▸ **Dataset extract**:
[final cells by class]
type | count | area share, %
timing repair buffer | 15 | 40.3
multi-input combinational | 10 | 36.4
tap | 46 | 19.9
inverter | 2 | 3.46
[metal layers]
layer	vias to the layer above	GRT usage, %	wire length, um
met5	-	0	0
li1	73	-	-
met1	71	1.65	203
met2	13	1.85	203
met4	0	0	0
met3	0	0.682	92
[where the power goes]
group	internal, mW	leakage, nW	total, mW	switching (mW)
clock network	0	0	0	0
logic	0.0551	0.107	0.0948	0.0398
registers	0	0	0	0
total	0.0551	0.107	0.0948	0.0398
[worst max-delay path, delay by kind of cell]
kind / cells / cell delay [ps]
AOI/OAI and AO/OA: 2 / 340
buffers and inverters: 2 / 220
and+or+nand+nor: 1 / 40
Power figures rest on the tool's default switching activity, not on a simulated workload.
[design/flow/run.sh]
#!/bin/bash
# OpenROAD 26Q1-2900-gdf79404cd8, Yosys 0.63+post, stock flow scripts
make -C /OpenROAD-flow-scripts/flow DESIGN_CONFIG=/design/flow/config.mk WORK_HOME=/design/flow/orfs finish
[design/flow/config.mk]
export PLATFORM = sky130hd
export DESIGN_NAME = digital_MAC
export DESIGN_NICKNAME = digital_MAC
export VERILOG_FILES = /design/flow/design.v
export SDC_FILE = /design/flow/constraint.sdc
export NUM_CORES = 4
export LEC_CHECK = 1
export CORE_UTILIZATION = 50
[design/flow/constraint.sdc]
current_design digital_MAC

set clk_period 6.7
set clk_io_pct 0.2

create_clock -name clk0 -period $clk_period [get_ports {clock}]

set non_clock_inputs [all_inputs -no_clocks]
set_input_delay [expr $clk_period * $clk_io_pct] -clock clk0 $non_clock_inputs
set_output_delay [expr $clk_period * $clk_io_pct] -clock clk0 [all_outputs]
[design/flow/design.v]
`timescale 1ns / 1ps
module digital_MAC(
	input clock,
  	input signed [7:0] data_in,
  	input signed [7:0] weight_in,
	input reset,
  	input enable,
  	output reg signed [16:0] data_out
	);
  	always @ (posedge clock)
    	if (reset)
			data_out <= 1'b0;
		else
      		data_out <= enable ? data_out + (data_in * weight_in): data_out;
endmodule
==> metrics.csv <==
stage,metric,value,unit
clocking,CTS buffer count,3,
floorplanning,row count,31,
placed_design,DP Area,0.004214,mm2
critical_path,"slowest stage cell, crit path",clkdlybuf4s50_1,
cells_and_area,biggest regs,data_out (17),
power,Int Pwr,1.089,mW
power,NetSw,1.110,mW
synth,Logic family by area,adder cells,
drt,ant diodes,0,
cells_and_area,layout cell share with drive strength beyond 1,0.02824,
timing,Final TNS setup,0,ns
floorplanning,FP Core Util,0.5151,
critical_path,crit path DAT,6.40,ns
synth,"Avg Cell Area, Syn",9.604,um2
global_routing,largest net degree at the start of global routing,32,
job,MaxCap Viol Count,0,
synth,post-synthesis cell area,0.003736,mm2
drt,Post-DRT Antenna Nets,0,
placed_design,Post-Place Cells,520,
critical_path,startpoint types,input port,
critical_path,CP Cell Sequence,"clkdlybuf4s50_1, and2_1, inv_1, fa_1, inv_1, fa_1, fa_1, fa_1, fa_1, ha_1, o21a_1, a2111oi_2, o21ai_0, a31oi_1, or4b_1, o311ai_0",
synth,Yosys warning total,1,
clocking,"CTS clk-pin slew, worst paths",0.06,ns
cells_and_area,synthesis-to-layout area growth,14.00,%
placed_design,routability cong.,0.8495,
placed_design,IO Port Bufs,35,
critical_path,Critical Path RT,6.82,ns
floorplanning,chip area,0.007822,mm2
drt,Via Count,2625,
synth,MUX share of area,0.02679,
critical_path,most frequent CP cell,fa_1,
critical_path,CP Capture Type,flip-flop,
drt,remaining routing DRC violations,0,
synth,Yosys top cell by area,fa_1,
floorplanning,Die Ht,88.44,um
timing,RSZ-0062 raised after global routing,no,
synth,Async SR Flop Fraction,0,
synth,chip area in the Yosys report,0.003736,mm2
timing,final worst slack,0.4174,ns
synth,yosys adder share,0.5378,
power,Clock power frac,0.034,
timing,Slew @ Worst Pin,0.3888,ns
power,Max VDD drop,493.9,uV
clocking,Setup Buffers After CTS,0,
power,Comb pwr share,0.888,
critical_path,Setup CP Type,input port to flip-flop,
status,status,"finished, final reports clean",
synth,Syn Inst Count,389,
synth,Max-area cell share,0.4072,
synth,Post-Synth XOR/XNOR Area,0.03048,
clocking,CTS max path bufs,2,
synth,"EDFF count, synth",0,
timing,fin crit period,6.283,ns
critical_path,CP peak stage delay,0.62,ns
timing,setup violators final,0,
power,sequential share of power,0.078,
power,Lkg Pwr,2.128,nW
timing,max-slew violations,0,
global_routing,antenna violations before repair,0,
job,OpenROAD warnings,26,
placed_design,Place WS,0.2257,ns
drt,DR vias/cell,5.010,
floorplanning,IO Pins,36,
synth,"FF+latch count, synth",17,
global_routing,first-pass GRT wire length,11990,um
floorplanning,die x size,88.44,um
clocking,CTS H-tree depth,1,
global_routing,Overall Global Routing Usage,0.2099,
cells_and_area,Non-Filler Instances,524,
synth,library cells used by synthesis,35,
timing,final clock skew,0.003419,ns
timing,fin crit share,0.9377,
synth,"Seq share, synth",0.09109,
min_path,Hold WC Path Type,flip-flop to flip-flop,
critical_path,Critical path buffers and inverters,3,
power,Pwr Density,516.3,mW/mm2
placed_design,Detailed Place HPWL,6287,um
drt,WL per Instance,13.26,um
synth,Synth Flop Type,dfxtp_1,
clocking,Root Driver,clkbuf_8,
cells_and_area,FILL cells,661,
clocking,CTS tree,done,
clocking,Insertion Delay late pin,0.25,ns
clocking,cts repair resizes,0,
critical_path,CP max FO,8,
global_routing,GRT overflow,0,
clocking,Sink Count,17,
cells_and_area,Biggest register,data_out,
drt,DRT iter0 DRCs,90,
cells_and_area,max reg flops,17,
clocking,CTS Hold Bufs,0,
synth,top cells by area,"fa_1 41%, ha_1 13%, dfxtp_1 9.1%",
global_routing,vias in the first global route,2641,
synth,Synth Area in Simple Gates,0.1460,
timing,normalized max-slew margin,0.7381,
critical_path,Top delay family on crit path,adder cells,
timing,Fmax,0.1592,GHz
cells_and_area,cell area after layout,0.004259,mm2
drt,final wirelength,6949,um
synth,ys cells,389,
power,Sw Share,0.5047,
timing,Fin. Hold Viols,0,
drt,1st-pass router iterations,20,
synth,ao+oa area frac,0.07937,
floorplanning,core box area,0.007253,mm2
==> synthesized netlist by cell type, types with 2 or more instances <==
master and count:
a211o_1 4, inv_1 79, clkbuf_1 5, nor2_1 22, buf_1 2, nor3b_1 6, a211oi_1 3, nand3_1 2
nor4b_1 3, o21ai_0 9, and2_1 30, nand2b_1 2, o21a_1 4, nand2_1 34, fa_1 76, dfxtp_1 17
ha_1 39, a21o_1 6, a21oi_1 9, mux2i_1 10, xnor2_1 13
==> cells by family (layout without fill, tap and decap cells) <==
logic type               count (synthesis)  after routing
adder cells (fa/ha/maj)                115            115
AND/OR/NAND/NOR                        106            106
buffers and inverters                   87            123
multiplexers                            10             10
flip-flops                              17             17
AND-OR/OR-AND                           41             41
XOR/XNOR                                13             13
==> per-layer routing <==
layer / wire [um] / GRT usage
met1: 3028 / 0.3198
met2: 3616 / 0.3559
met3: 280 / 0.03027
met4: 23 / 0.01173
met5: 0 / 0
==> metrics by stage <==
step | util | hold WS (ns) | power [mW]
floorplan | - | 0.4604 | 1.708
global placement | 0.5810 | 0.5116 | 2.147
detailed placement | 0.5810 | 0.5156 | 2.159
CTS | 0.5872 | 0.5259 | 2.253
global route | 0.5872 | 0.5547 | 2.502
finish | 0.5872 | 0.5213 | 2.199
==> worst min-delay path: stages, from the launching register on <==
cell and delay [ns]:
dfxtp_1 0.33, nor2_1 0.09, a211oi_1 0.05
==> path summary, 6_finish.rpt <==
path                 from            to  slack, ns  cells after the start
max          weight_in[0]  data_out[16]       0.42                     16
min           data_out[6]   data_out[6]       0.52                      2
max reg2reg   data_out[6]  data_out[16]       1.83                     16
min reg2reg   data_out[6]   data_out[6]       0.52                      2
==> cell type report <==
type                            count  area (um2)  area share
Timing Repair Buffer               40       387.9     0.09107
Sequential cell                    17       340.3     0.07991
Inverter                           79       296.5     0.06962
Clock buffer                        4       45.04     0.01058
Tap cell                           99       123.9     0.02908
Multi-Input combinational cell    285        3065      0.7197
==> power by group through the flow <==
stage | registers [mW] | logic, mW | clock network (mW)
6_report | 0.171 | 1.95 | 0.0750
4_1_cts | 0.174 | 2.00 | 0.0793
5_1_grt | 0.177 | 2.24 | 0.0832
==> placed cells by master (no fill, tap or decap), drive strengths merged, types with 7 or more instances in the layout <==
cell type,netlist,routed
inv,79,79
clkdlybuf4s50,0,35
a21oi,9,9
o21ai,9,9
nand2,34,34
ha,39,39
xnor2,13,13
and2,30,30
dfxtp,17,17
fa,76,76
nor2,22,22
mux2i,10,10
a21o,7,7
Power is estimated from default activity; no workload was simulated.
==> /design/flow/design.v <==
module alu(
    input      [31:0] SrcAE,SrcBE,   
    input      [4:0]  ALUControlE,   
    input      [2:0]  funct3E,
    output reg [31:0] ALUResult,     
    output reg        CarryOut,      
    output reg        ZeroE          
);
    reg  [31:0]  ALU_Result;
    reg  [32:0]  tmp;
    always @ (*) begin
        tmp       = {1'b0, SrcAE} + {1'b0, SrcBE};
        CarryOut  = tmp[32];
    end
	always @ (*)  
	begin
	   case(funct3E)
	   3'b000:   ZeroE =  SrcAE == SrcBE;  
	   3'b001:   ZeroE =  SrcAE != SrcBE;  
	   3'b100:   ZeroE =  SrcAE < SrcBE;   
	   3'b101:   ZeroE =  SrcAE > SrcBE;   
	   3'b110:   ZeroE =  SrcAE < SrcBE;   
	   3'b111:   ZeroE =  SrcAE >= SrcBE;  
	   default : ZeroE =  0;
	   endcase
	end
    always @ (*)
    begin
        case(ALUControlE)
        5'b00000: ALU_Result =   SrcAE + SrcBE ;
        5'b00001: ALU_Result =   SrcAE - SrcBE ;
        5'b00010: ALU_Result =   SrcAE * SrcBE;
        5'b00011: ALU_Result =   SrcAE / SrcBE;
        5'b00100: ALU_Result =   SrcAE<< SrcBE;
        5'b00101: ALU_Result =   SrcAE>> SrcBE;
        5'b00110: ALU_Result =  {SrcAE[30:0],SrcAE[31]};
        5'b00111: ALU_Result =  {SrcAE[0],SrcAE[31:1]};
        5'b01000: ALU_Result =   SrcAE & SrcBE;
        5'b01001: ALU_Result =   SrcAE | SrcBE;
        5'b01010: ALU_Result =   SrcAE ^ SrcBE;
        5'b01011: ALU_Result = ~(SrcAE | SrcBE);
        5'b01100: ALU_Result = ~(SrcAE & SrcBE);
        5'b01101: ALU_Result = ~(SrcAE ^ SrcBE);
        5'b01110: ALU_Result =  (SrcAE > SrcBE)  ? 32'd1 : 32'd0 ;
        5'b01111: ALU_Result =  (SrcAE == SrcBE) ? 32'd1 : 32'd0 ;
        5'b10000: ALU_Result =   SrcBE;
        default:  ALU_Result =   SrcAE + SrcBE ;
        endcase
    end
	 always @(*) begin
	     ALUResult = ALU_Result;
	 end
endmodule
==> /design/flow/run.sh <==
#!/bin/bash
# OpenROAD 26Q1-2900-gdf79404cd8, Yosys 0.63+post, stock flow scripts
make -C /OpenROAD-flow-scripts/flow DESIGN_CONFIG=/design/flow/config.mk WORK_HOME=/design/flow/orfs finish
==> /design/flow/config.mk <==
export PLATFORM = sky130hd
export DESIGN_NAME = alu
export DESIGN_NICKNAME = alu
export VERILOG_FILES = /design/flow/design.v
export SDC_FILE = /design/flow/constraint.sdc
export NUM_CORES = 4
export LEC_CHECK = 1
export CORE_UTILIZATION = 30
==> /design/flow/constraint.sdc <==
current_design alu

set clk_period 252.4
set clk_io_pct 0.2

create_clock -name clk0 -period $clk_period

set non_clock_inputs [all_inputs -no_clocks]
set_input_delay [expr $clk_period * $clk_io_pct] -clock clk0 $non_clock_inputs
set_output_delay [expr $clk_period * $clk_io_pct] -clock clk0 [all_outputs]
==> results_dict.tcl <==
# yosys + openroad results
set metrics [dict create \
    chipArea_mm2 0.179 \
    top_cells_by_area "ha_1 (18%), fa_1 (15%), nand2_1 (6.2%)" \
    route.detailed.drc 0 \
    cp-startpoint "SrcBE[27]" \
    area_growth_pct 8.94 \
    fmax_ghz 0.00530 \
    fp_util_pct 30.2 \
    die.size.y_um 424 \
    crit_path_max_fanout 38 \
    grt_setup_unrepaired "no" \
    vias_per_cell 5.93 \
    antenna_found_initial 13 \
    first_global_vias 56342 \
    tool_warnings 100 \
    synth_cell_types 91 \
    crit_path_max_incr_delay_ps 1140 \
    status "finished clean" \
    cp_common_cell "ha_1" \
    end_kind "primary output" \
    syn_area_per_cell_um2 7.01 \
    hp-start "funct3E[1]" \
    peakVddDrop_uv 47.3 \
    synth_warnings 1 \
    track_usage_pct 32.4 \
    wl_per_cell_um 29.1 \
    die_w_um 424 \
    yosys_cells 7611 \
    ys_seq_share_pct 0 \
    gp_congestion 1.07 \
    maxSlewHeadroom_pct 7.66 \
    detail-route-antenna-nets 0 \
    power_uw 687 \
    nClkBuffers 0 \
    cp_top_family "AND-OR/OR-AND gates" \
    min_path_type "input port to primary output" \
    synth_area_mm2 0.0533 \
    routed_wl_um 290000 \
    maxCapViolCount 0 \
    intPower_uw 261 \
    numPortBuffers 106 \
    flops 0 \
    rows 154 \
    vias 59043 \
    power.leakage_nw 26.8 \
    swShare_pct 62.0 \
    critical_path_required_ps 201920 \
    coreArea_mm2 0.176 \
    final-instance-count-excl-fill 9955 \
    overflow 0 \
    finalSetupTns_ps 0 \
    top_cell_area_share_pct 17.6 \
    cp_slowest_cell "a221oi_1" \
    powerDensity_mw_per_mm2 11.8 \
    netlist_instances 7611 \
    post-place-ws_ps 66250 \
    ctsResizeCount 0 \
    post_cts_buffers 0 \
    synth-area-yosys_mm2 0.0533 \
    cp-start-kind "input port" \
    largest_area_cell "ha_1" \
    common_cells "nand2_1 (879), nor2_1 (812), ha_1 (750)" \
    switching_power_uw 426 \
    hold_viol_final 0 \
    grt_pass1_wl_um 412000 \
    dp.final_hpwl_um 228000 \
    maxSlewViolCount 0 \
    synth_top_cell_by_count "nand2_1" \
    placed_cells_incl_taps 9946 \
    worst_slack_ps 63880 \
    finalCritPeriodShare_pct 74.7 \
    grt_max_degree 88 \
    finalCriticalPeriod_ps 188520 \
    hold_buffers 0 \
    worst_slew_pin_slew_ps 1390 \
    crit_arrival_ps 138040 \
    worst-path-buf-inv 20 \
    drt-initial-drc-count 5616 \
    drive_gt1_share_pct 6.76 \
    regArea_um2 0 \
    firstDrtPassIters 18 \
    crit_type "input port to primary output" \
    setup_viol_count_final 0 \
    io_pins 106 \
]
[cells by family after synthesis]
family                   share of synthesized area [%]
AND/OR/NAND/NOR                                   22.6
multiplexers                                      3.84
buffers and inverters                             7.62
AND-OR/OR-AND                                     25.4
adder cells (fa/ha/maj)                           33.0
XOR/XNOR                                          7.60
[routing by layer]
layer	wire (um)	GRT usage [%]	vias up
li1	-	-	26851
met4	20600	18.3	6
met1	119000	43.1	28535
met5	43	0.0806	-
met3	26700	7.46	700
met2	124000	48.6	2951
[stage by stage]
step                util (%)  area [um^2]  hold WS, ps
floorplan                  -        53300       101100
global placement        32.9        58100       102000
detailed placement      32.9        58100       102000
CTS                     32.9        58100       102010
global route            32.9        58100       102060
finish                  33.0        58100       102000
[placed cells by master (no fill, tap or decap), types with 152 or more instances in the layout]
| master | instances |
|---|---|
| nand2_1 | 879 |
| nor2_1 | 810 |
| ha_1 | 750 |
| o21ai_0 | 387 |
| o21a_1 | 152 |
| buf_4 | 272 |
| nor3_1 | 202 |
| xor2_1 | 157 |
| xnor2_1 | 304 |
| a21oi_1 | 579 |
| a21o_1 | 163 |
| nand3_1 | 161 |
| fa_1 | 410 |
| inv_1 | 674 |
[path summary, 6_finish.rpt]
path	end	cells after the start
worst min-delay path	ZeroE	4
worst max-delay path	ALUResult[0]	294
[cell type report]
class | count | area (um^2)
multi-input combinational | 6532 | 49400
inverter | 696 | 2620
antenna | 9 | 22.5
tap | 2340 | 2930
fill | 18663 | 118000
timing repair buffer | 378 | 3100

▸ **Prompt**: Which lines above run from the one containing "synth_cell_types 91 \" down to the one containing "ys_seq_share_pct 0 \"? Repeat exactly those, both ends included, and nothing else.

▸ **Answer**:
    synth_cell_types 91 \
    crit_path_max_incr_delay_ps 1140 \
    status "finished clean" \
    cp_common_cell "ha_1" \
    end_kind "primary output" \
    syn_area_per_cell_um2 7.01 \
    hp-start "funct3E[1]" \
    peakVddDrop_uv 47.3 \
    synth_warnings 1 \
    track_usage_pct 32.4 \
    wl_per_cell_um 29.1 \
    die_w_um 424 \
    yosys_cells 7611 \
    ys_seq_share_pct 0 \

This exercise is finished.